At 4:01 AM +0100 7/21/07, Matt S Trout wrote:
>This is the most coherent message to show the lines along which we were
>thinking (hdp is confound on #dbix-class).
>
>Those of you who don't have context for this, poke the list archives.
>
>Those of you who do, please bear in mind when responding what anything
>involving the creation of assloads of objects will be laughed at and/or
>ignored since the intention is SQL::Abstract-level performance.
<snippage>

Since its already nearly 2am here, I'll just put out a few of my 
ideas and leave the rest for later.

1.  I'm assuming your comment about objects means that you don't want 
to have, eg, an object for each scalar value or entity name or 
expression tree node or whatever.  Sure, that's fine, and should be 
good for speed, and perhaps brevity, but taking your examples as a 
point of departure, we'll probably want to add at least one more 
element to each of the many array refs defining expression nodes so 
to provide meta-data about the node, such as a replacement for the 
meta-data that the name of the class an object is blessed into 
provides.

2.  As far as I recall from a discussion we had on IRC, the new AST 
we are defining here is supposed to work not just with SQL databases 
but also databases accessed via some other language, such as LDAP, or 
my Muldis D.  Partly for this reason, and partly just because SQL 
DBMSs differ from themselves enough that talking to them is like 
multiple languages, I believe that our AST should not conceptually be 
limited by some SQL lowest common denominator, and it should not 
simply try to mirror the structure of a simple select query.

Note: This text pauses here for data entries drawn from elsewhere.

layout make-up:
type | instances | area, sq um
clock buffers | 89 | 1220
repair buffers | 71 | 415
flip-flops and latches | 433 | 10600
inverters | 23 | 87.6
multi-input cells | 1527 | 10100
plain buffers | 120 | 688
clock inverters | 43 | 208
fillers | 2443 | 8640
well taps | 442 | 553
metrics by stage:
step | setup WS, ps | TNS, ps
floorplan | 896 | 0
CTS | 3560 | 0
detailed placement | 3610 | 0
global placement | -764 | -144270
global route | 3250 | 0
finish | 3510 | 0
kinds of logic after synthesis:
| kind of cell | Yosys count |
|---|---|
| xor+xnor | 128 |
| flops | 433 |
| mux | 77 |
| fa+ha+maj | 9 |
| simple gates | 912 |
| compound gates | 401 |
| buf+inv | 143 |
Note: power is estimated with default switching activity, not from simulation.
File: config.mk
export PLATFORM = sky130hd
export DESIGN_NAME = mcu_sequencer
export DESIGN_NICKNAME = d
export VERILOG_FILES = /design/src/rtl/mcu_seq_pkg.sv /design/src/rtl/mcu_seq_opdec.sv /design/src/rtl/mcu_seq_next.sv /design/src/rtl/mcu_seq_outs.sv /design/src/rtl/mcu_sequencer.sv
export SDC_FILE = /design/constraint.sdc
export NUM_CORES = 1
export LEC_CHECK = 0
export CELL_PAD_IN_SITES_DETAIL_PLACEMENT = 1
export CELL_PAD_IN_SITES_GLOBAL_PLACEMENT = 1
export CORE_MARGIN = 2
export CORE_UTILIZATION = 16
export CTS_CLUSTER_DIAMETER = 50
export DETAILED_ROUTE_END_ITERATION = 10
export GPL_ROUTABILITY_DRIVEN = 0
export PLACE_DENSITY_LB_ADDON = 0.1
export SYNTH_ARGS = -nofsm -noshare
export SYNTH_HDL_FRONTEND = slang
export SYNTH_SLANG_ARGS = --single-unit
File: constraint.sdc
create_clock -name clk -period 1.1 [get_ports clk]
set_input_delay 0.11 -clock clk [delete_from_list [all_inputs] [get_ports clk]]
set_output_delay 0.11 -clock clk [all_outputs]
set_load 0.05 [all_outputs]
===== src/rtl/txq_watermark_fifo.sv =====
module txq_watermark_fifo #(
    parameter int DEPTH    = 8,
    parameter int DATA_W   = 8,
    parameter int REG_AW   = 8,
    parameter int REG_DW   = 16,
    parameter logic [REG_AW-1:0] DATA_OFS = 8'h1C,
    parameter logic [REG_AW-1:0] THR_OFS  = 8'h28,
    localparam int PTR_W = $clog2(DEPTH),
    localparam int LVL_W = PTR_W + 1
) (
    input  logic              clk,
    input  logic              rst_n,
    input  logic              flush,
    input  logic              reg_wr,
    input  logic [REG_AW-1:0] reg_addr,
    input  logic [REG_DW-1:0] reg_wdata,
    output logic [REG_DW-1:0] reg_rdata,
    input  logic              pop,
    output logic [DATA_W-1:0] pop_data,
    output logic              full,
    output logic              empty,
    output logic [LVL_W-1:0]  level,
    output logic              below_mark
);
    logic             push_req, thr_wr, push_ok;
    logic [PTR_W-1:0] wr_ptr, rd_ptr, thresh;
    logic [DATA_W-1:0] head;
    logic             unused_bits;

    assign push_req    = reg_wr && (reg_addr == DATA_OFS);
    assign thr_wr      = reg_wr && (reg_addr == THR_OFS);
    assign unused_bits = ^reg_wdata[REG_DW-1:DATA_W];

    txq_ctrl #(.DEPTH(DEPTH)) u_ctrl (
        .clk(clk), .rst_n(rst_n), .flush(flush),
        .push_req(push_req), .pop_req(pop), .push_ok(push_ok),
        .wr_ptr(wr_ptr), .rd_ptr(rd_ptr), .level(level),
        .full(full), .empty(empty)
    );

    txq_store #(.DEPTH(DEPTH), .DATA_W(DATA_W)) u_store (
        .clk(clk), .we(push_ok), .waddr(wr_ptr),
        .wdata(reg_wdata[DATA_W-1:0]), .raddr(rd_ptr), .rdata(head)
    );

    txq_thresh #(.DEPTH(DEPTH)) u_thresh (
        .clk(clk), .rst_n(rst_n), .wr_en(thr_wr),
        .wdata(reg_wdata[PTR_W-1:0]), .thresh(thresh)
    );

    assign pop_data   = empty ? '0 : head;
    assign below_mark = level < {1'b0, thresh};
    assign reg_rdata  = (reg_addr == THR_OFS) ? REG_DW'(thresh) : '0;

    // the flag tracks the level against the stored threshold
    a_r8_mark_rise: assert property (@(posedge clk) disable iff (!rst_n)
        (flush && thresh != '0) |=> below_mark);
    // an empty queue presents zero
    a_r5_zero_when_empty: assert property (@(posedge clk) disable iff (!rst_n)
        empty |-> pop_data == '0);
endmodule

3.  Don't go lowest common denominator.  If our AST is good, glue 
code that talks to a less capable back-end should be able to break 
down what the AST says into smaller chunks that the back-end 
understands, and feed them appropriately so that the back-end still 
does the right thing, and appropriately gather the results and return 
them as if the back-end was able to do that natively.

4.  As should be the nature of ASTs, the focus of ours should be to 
accurately representing the *semantics* or meaning of what the user 
wants.  The AST should provide the means to explicitly say what the 
desired behaviour is for particular constructs, any time there is a 
reasonable chance that either different backends have different 
defaults in that regard, or users are likely to have different 
default expectations.  Of course, our AST can have various default 
behaviours defined for it such that users don't have to be explicit 
about some details if their desires match the defaults, but we still 
need to specify it in the design docs of our AST itself, and not just 
leave a lot of things to be back end implementation defined.

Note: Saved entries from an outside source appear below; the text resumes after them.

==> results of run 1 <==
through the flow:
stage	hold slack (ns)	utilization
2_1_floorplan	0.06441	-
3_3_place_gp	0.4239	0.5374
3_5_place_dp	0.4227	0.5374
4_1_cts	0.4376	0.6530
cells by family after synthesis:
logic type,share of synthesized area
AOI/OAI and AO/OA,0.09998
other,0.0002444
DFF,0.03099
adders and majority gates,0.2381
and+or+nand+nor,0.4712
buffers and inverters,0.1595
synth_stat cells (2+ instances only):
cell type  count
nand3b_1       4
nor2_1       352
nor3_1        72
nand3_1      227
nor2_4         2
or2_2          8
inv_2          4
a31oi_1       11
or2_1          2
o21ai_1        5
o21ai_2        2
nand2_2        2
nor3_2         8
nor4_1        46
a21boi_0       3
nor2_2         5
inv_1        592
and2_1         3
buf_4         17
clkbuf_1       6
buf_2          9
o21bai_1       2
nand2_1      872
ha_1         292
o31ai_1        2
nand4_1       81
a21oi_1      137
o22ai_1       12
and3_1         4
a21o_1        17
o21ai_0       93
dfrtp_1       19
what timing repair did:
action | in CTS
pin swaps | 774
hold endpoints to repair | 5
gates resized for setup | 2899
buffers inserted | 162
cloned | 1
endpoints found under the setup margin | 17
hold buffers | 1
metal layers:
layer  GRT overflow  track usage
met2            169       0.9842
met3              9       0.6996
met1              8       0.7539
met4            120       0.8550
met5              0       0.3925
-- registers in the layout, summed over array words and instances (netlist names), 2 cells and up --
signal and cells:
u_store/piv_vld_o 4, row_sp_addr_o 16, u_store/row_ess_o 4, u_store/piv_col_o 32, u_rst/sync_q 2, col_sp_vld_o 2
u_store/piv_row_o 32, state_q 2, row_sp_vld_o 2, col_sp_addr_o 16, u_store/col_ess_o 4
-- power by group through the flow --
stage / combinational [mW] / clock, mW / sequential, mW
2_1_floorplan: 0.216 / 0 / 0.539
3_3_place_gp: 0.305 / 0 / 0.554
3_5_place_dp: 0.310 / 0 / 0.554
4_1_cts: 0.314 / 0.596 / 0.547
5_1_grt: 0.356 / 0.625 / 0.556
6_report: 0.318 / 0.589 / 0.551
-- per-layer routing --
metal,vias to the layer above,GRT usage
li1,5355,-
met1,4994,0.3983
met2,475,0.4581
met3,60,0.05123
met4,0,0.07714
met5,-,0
`src/rtl/evcnt_pkg.sv`:
```
// Package: shared constants, source indices and selector decode for the
// latched event counter. Assumes six shadow sources: four counts, two times.
package evcnt_pkg;

    // Shadow source slots; count slots 0..3 line up with the live counters.
    typedef enum logic [2:0] {
        SRC_CYC   = 3'd0,
        SRC_INS   = 3'd1,
        SRC_IRQ   = 3'd2,
        SRC_NMI   = 3'd3,
        SRC_NS    = 3'd4,
        SRC_SPLIT = 3'd5
    } src_e;

    localparam int NUM_LIVE = 4;
    localparam int NUM_SRC  = 6;

    // Sources fed by the external time inputs.
    localparam logic [NUM_SRC-1:0] TIME_SRC_MASK = 6'b11_0000;

    // Register offsets inside the window.
    localparam int OFS_TRIGGER = 0;
    localparam int OFS_SELECT  = 1;
    localparam int OFS_WINDOW  = 2;

    // Selector codes visible to software.
    localparam logic [7:0] CODE_CYC   = 8'h00;
    localparam logic [7:0] CODE_INS   = 8'h01;
    localparam logic [7:0] CODE_IRQ   = 8'h02;
    localparam logic [7:0] CODE_NMI   = 8'h03;
    localparam logic [7:0] CODE_NS    = 8'h80;
    localparam logic [7:0] CODE_SPLIT = 8'h81;

    typedef struct packed {
        logic known;
        src_e src;
    } sel_dec_t;

    // Map a selector code to a shadow slot; unknown codes flag known=0.
    function automatic sel_dec_t decode_select(input logic [7:0] code);
        sel_dec_t d;
        d.known = 1'b1;
        d.src   = SRC_CYC;
        case (code)
            CODE_CYC:   d.src = SRC_CYC;
            CODE_INS:   d.src = SRC_INS;
            CODE_IRQ:   d.src = SRC_IRQ;
            CODE_NMI:   d.src = SRC_NMI;
            CODE_NS:    d.src = SRC_NS;
            CODE_SPLIT: d.src = SRC_SPLIT;
            default:    d.known = 1'b0;
        endcase
        return d;
    endfunction

endpackage

```
`src/rtl/evcnt_live.sv`:
```
// Module: evcnt_live
// Keeps the four free-running counts (cycles, instructions, maskable and
// non-maskable interrupt entries). Assumes at most one step per clock, and
// treats the interrupt flags as qualifiers of that step; NMI outranks IRQ.
module evcnt_live
    import evcnt_pkg::*;
#(
    parameter int CNT_W = 64,
    parameter int CYC_W = 4
) (
    input  logic                              clk,
    input  logic                              rst_n,
    input  logic                              step_valid_i,
    input  logic [CYC_W-1:0]                  step_cycles_i,
    input  logic                              irq_taken_i,
    input  logic                              nmi_taken_i,
    output logic [NUM_LIVE-1:0][CNT_W-1:0]    live_o
);

    logic                              take_nmi;
    logic                              take_irq;
    logic                              take_ins;
    logic [NUM_LIVE-1:0][CNT_W-1:0]    incr;

    // Classify the completed step into exactly one event kind.
    always_comb begin
        take_nmi = step_valid_i & nmi_taken_i;
        take_irq = step_valid_i & irq_taken_i & ~nmi_taken_i;
        take_ins = step_valid_i & ~irq_taken_i & ~nmi_taken_i;
    end

    // Per-counter increment amounts.
    always_comb begin
        incr          = '0;
        incr[SRC_CYC] = step_valid_i ? {{(CNT_W-CYC_W){1'b0}}, step_cycles_i} : '0;
        incr[SRC_INS] = {{(CNT_W-1){1'b0}}, take_ins};
        incr[SRC_IRQ] = {{(CNT_W-1){1'b0}}, take_irq};
        incr[SRC_NMI] = {{(CNT_W-1){1'b0}}, take_nmi};
    end

    for (genvar g = 0; g < NUM_LIVE; g++) begin : g_cnt
        // Accumulate this counter's increment every clock.
        always_ff @(posedge clk) begin
            if (!rst_n) live_o[g] <= '0;
            else        live_o[g] <= live_o[g] + incr[g];
        end
    end

    // no step, no movement in any count.
    p_idle_hold_r10: assert property (@(posedge clk) disable iff (!rst_n)
        !step_valid_i |=> $stable(live_o));

    // an interrupt step leaves the instruction count untouched.
    p_irq_not_ins_r11: assert property (@(posedge clk) disable iff (!rst_n)
        (step_valid_i && (irq_taken_i || nmi_taken_i)) |=> $stable(live_o[SRC_INS]));

    // NMI wins over a simultaneous IRQ.
    p_nmi_wins_r11: assert property (@(posedge clk) disable iff (!rst_n)
        (step_valid_i && nmi_taken_i) |=> $stable(live_o[SRC_IRQ]));

endmodule

```
`src/rtl/evcnt_shadow.sv`:
```
// Module: evcnt_shadow
// Bank of shadow registers, one per source, all loaded on the same edge when
// the snapshot strobe is high. Time slots load all ones if the time source
// flags itself invalid. Assumes the strobe is a single-cycle pulse.
module evcnt_shadow
    import evcnt_pkg::*;
#(
    parameter int                  CNT_W    = 64,
    parameter int                  SRC_N    = NUM_SRC,
    parameter logic [SRC_N-1:0]    TIME_SEL = TIME_SRC_MASK
) (
    input  logic                           clk,
    input  logic                           rst_n,
    input  logic                           snap_i,
    input  logic                           time_ok_i,
    input  logic [SRC_N-1:0][CNT_W-1:0]    src_i,
    output logic [SRC_N-1:0][CNT_W-1:0]    shd_o
);

    for (genvar g = 0; g < SRC_N; g++) begin : g_slot
        if (TIME_SEL[g]) begin : g_time
            // Capture a time value, or all ones when the source is invalid.
            always_ff @(posedge clk) begin
                if (!rst_n)      shd_o[g] <= '0;
                else if (snap_i) shd_o[g] <= time_ok_i ? src_i[g] : '1;
            end
        end else begin : g_count
            // Capture a live count.
            always_ff @(posedge clk) begin
                if (!rst_n)      shd_o[g] <= '0;
                else if (snap_i) shd_o[g] <= src_i[g];
            end
        end
    end

    // shadows only move on a snapshot.
    p_shadow_hold_r7: assert property (@(posedge clk) disable iff (!rst_n)
        !snap_i |=> $stable(shd_o));

    // an invalid time source gives all ones in the time slots.
    p_time_invalid_r9: assert property (@(posedge clk) disable iff (!rst_n)
        (snap_i && !time_ok_i) |=> (shd_o[SRC_NS] == '1 && shd_o[SRC_SPLIT] == '1));

endmodule

```
`src/rtl/evcnt_readout.sv`:
```
// Module: evcnt_readout
// Picks the shadow named by the selector and returns the byte addressed by
// the window offset, least significant byte at the lowest window offset.
// Purely combinational; assumes offsets outside the window are filtered by
// the caller but returns zero for them anyway.
module evcnt_readout
    import evcnt_pkg::*;
#(
    parameter int CNT_W = 64,
    parameter int SRC_N = NUM_SRC,
    parameter int OFS_W = 4
) (
    input  logic [7:0]                     select_i,
    input  logic [OFS_W-1:0]               ofs_i,
    input  logic [SRC_N-1:0][CNT_W-1:0]    shd_i,
    output logic [7:0]                     byte_o
);

    localparam int WIN_BYTES = CNT_W / 8;

    sel_dec_t          dec;
    logic [CNT_W-1:0]  picked;

    // Decode the selector and route the chosen shadow, zero when unknown.
    always_comb begin
        dec    = decode_select(select_i);
        picked = '0;
        for (int s = 0; s < SRC_N; s++) begin
            if (dec.known && dec.src == src_e'(s)) picked = shd_i[s];
        end
    end

    // Extract the byte that the window offset points at.
    always_comb begin
        byte_o = '0;
        for (int k = 0; k < WIN_BYTES; k++) begin
            if (ofs_i == OFS_W'(k + OFS_WINDOW)) byte_o = picked[k*8 +: 8];
        end
    end

endmodule

```
`src/rtl/latched_event_counter.sv`:
```
// Module: latched_event_counter (top)
// Decodes the ten-byte register window, holds the selector, and ties the
// live counters, shadow bank and readout together. Reads are combinational
// from address and state; writes take effect on the clock edge. Assumes one
// bus access per cycle.
module latched_event_counter
    import evcnt_pkg::*;
#(
    parameter int                 ADDR_W    = 16,
    parameter logic [ADDR_W-1:0]  BASE_ADDR = 16'hFFC0,
    parameter int                 CNT_W     = 64,
    parameter int                 CYC_W     = 4
) (
    input  logic              clk,
    input  logic              rst_n,
    input  logic [15:0]       bus_addr,
    input  logic              bus_wr,
    input  logic [7:0]        bus_wdata,
    output logic [7:0]        bus_rdata,
    output logic              periph_hit,
    input  logic              step_valid,
    input  logic [3:0]        step_cycles,
    input  logic              irq_taken,
    input  logic              nmi_taken,
    input  logic [63:0]       time_ns,
    input  logic [63:0]       time_split,
    input  logic              time_valid
);

    localparam int WIN_BYTES = CNT_W / 8;
    localparam int REG_SPAN  = WIN_BYTES + OFS_WINDOW;
    localparam int OFS_W     = $clog2(REG_SPAN);

    logic [ADDR_W-1:0]                 rel_addr;
    logic [OFS_W-1:0]                  ofs;
    logic                              snap;
    logic                              sel_wr;
    logic [7:0]                        select_q;
    logic [7:0]                        win_byte;
    logic [NUM_LIVE-1:0][CNT_W-1:0]    live;
    logic [NUM_SRC-1:0][CNT_W-1:0]     src_all;
    logic [NUM_SRC-1:0][CNT_W-1:0]     shd;

    // Window decode: in range when at or above base and within the span.
    always_comb begin
        rel_addr   = bus_addr - BASE_ADDR;
        periph_hit = (bus_addr >= BASE_ADDR) && (rel_addr < ADDR_W'(REG_SPAN));
        ofs        = rel_addr[OFS_W-1:0];
        snap       = bus_wr && periph_hit && (ofs == OFS_W'(OFS_TRIGGER));
        sel_wr     = bus_wr && periph_hit && (ofs == OFS_W'(OFS_SELECT));
    end

    // Selector register.
    always_ff @(posedge clk) begin
        if (!rst_n)      select_q <= '0;
        else if (sel_wr) select_q <= bus_wdata;
    end

    evcnt_live #(
        .CNT_W (CNT_W),
        .CYC_W (CYC_W)
    ) live_i (
        .clk           (clk),
        .rst_n         (rst_n),
        .step_valid_i  (step_valid),
        .step_cycles_i (step_cycles),
        .irq_taken_i   (irq_taken),
        .nmi_taken_i   (nmi_taken),
        .live_o        (live)
    );

    // Gather every snapshot source: time slots above the four counts.
    assign src_all = {time_split, time_ns, live};

    evcnt_shadow #(
        .CNT_W    (CNT_W),
        .SRC_N    (NUM_SRC),
        .TIME_SEL (TIME_SRC_MASK)
    ) shadow_i (
        .clk       (clk),
        .rst_n     (rst_n),
        .snap_i    (snap),
        .time_ok_i (time_valid),
        .src_i     (src_all),
        .shd_o     (shd)
    );

    evcnt_readout #(
        .CNT_W (CNT_W),
        .SRC_N (NUM_SRC),
        .OFS_W (OFS_W)
    ) readout_i (
        .select_i (select_q),
        .ofs_i    (ofs),
        .shd_i    (shd),
        .byte_o   (win_byte)
    );

    // Read data mux: zero outside the window and at the trigger offset.
    always_comb begin
        bus_rdata = '0;
        if (periph_hit) begin
            if (ofs == OFS_W'(OFS_SELECT))      bus_rdata = select_q;
            else if (ofs >= OFS_W'(OFS_WINDOW)) bus_rdata = win_byte;
        end
    end

    // nothing is driven for addresses outside the window.
    p_outside_quiet_r1: assert property (@(posedge clk) disable iff (!rst_n)
        !periph_hit |-> bus_rdata == 8'h00);

    // the trigger offset always reads zero.
    p_trigger_reads_zero_r2: assert property (@(posedge clk) disable iff (!rst_n)
        (periph_hit && rel_addr == ADDR_W'(OFS_TRIGGER)) |-> bus_rdata == 8'h00);

    // the selector holds unless written at its own offset.
    p_select_hold_r3: assert property (@(posedge clk) disable iff (!rst_n)
        !(bus_wr && periph_hit && rel_addr == ADDR_W'(OFS_SELECT)) |=> $stable(select_q));

    // unknown selector codes read zero through the whole window.
    p_unknown_code_zero_r6: assert property (@(posedge clk) disable iff (!rst_n)
        (periph_hit && rel_addr >= ADDR_W'(OFS_WINDOW) && !decode_select(select_q).known)
        |-> bus_rdata == 8'h00);

endmodule

```
[src/rtl/entropy_pool_pkg.sv]
package entropy_pool_pkg;

  localparam int WORD_BITS = 32;

  typedef enum logic [1:0] {
    ADDR_CTRL   = 2'd0,
    ADDR_COUNT  = 2'd1,
    ADDR_DATA   = 2'd2,
    ADDR_STATUS = 2'd3
  } regAddr_e;

  // strobes from control to datapath, valid for one cycle
  typedef struct packed {
    logic addBit;   // shift one new generator bit into the pool
    logic consume;  // remove the oldest word
    logic flush;    // discard the whole pool
  } poolStrobe_t;

  // one step of the maximal-length recurrence, taps 32,22,2,1
  function automatic logic [31:0] lfsrStep(input logic [31:0] s);
    return {s[30:0], s[31] ^ s[21] ^ s[1] ^ s[0]};
  endfunction

endpackage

5.  Our AST should be strongly typed from end to end, which assists 
in semantics.  Any piece of data that it carries should know whether 
it is text or a number or whatever.  That way, if we have '0124', we 
know how round-tripping it through a database would retain the 
leading zero or not.  Matters of case-sensitivity need to be defined 
and not left to back-end defaults.  That's not to say that we can't 
have generic types, as per Perl scalars, but these should be defined 
over stronger types, such that eg every value is of a certain 
stronger type, but a particular variable is allowed to hold values of 
any of several types.

6.  We need to define our own full set of system-defined types and 
operators, which users of our AST invoke, and which back-ends gluing 
our AST then convert into or emulate native equivalents.  Moreover, I 
recommend that our names for all such things are spelled with just 
letters, eg use 'equal' and 'not_equal' rather than '==' or '!=' etc.

7.  It is essential to have the distinct concept of a logical boolean 
data type, and values, and operators.  This is the result type of 
equality tests or and|or etc.

8.  The most important distinct simple data types are: boolean, 
integer, bit string (blob), character string (text); then other 
numerics, then temporal types, then whatever such as spatial types if 
we want them.

9.  The AST should support the concept of having collection-typed 
values, so that eg we can have table field values that are themselves 
eg tables, rows, arrays, etc.  Nevermind whether the back-end DBMS 
can do this, some can, some can't, where they don't, we can fake it 
by splitting tables behind the scenes.  If we have native support 
like this, it should be easy to, say, formulate a query over eg a 
one-to-many table relationship that returns both a parent record and 
its child records, in a single result set, without duplication; the 
result set eg has one row per parent record, and one field of that 
row is table-typed and contains the child records.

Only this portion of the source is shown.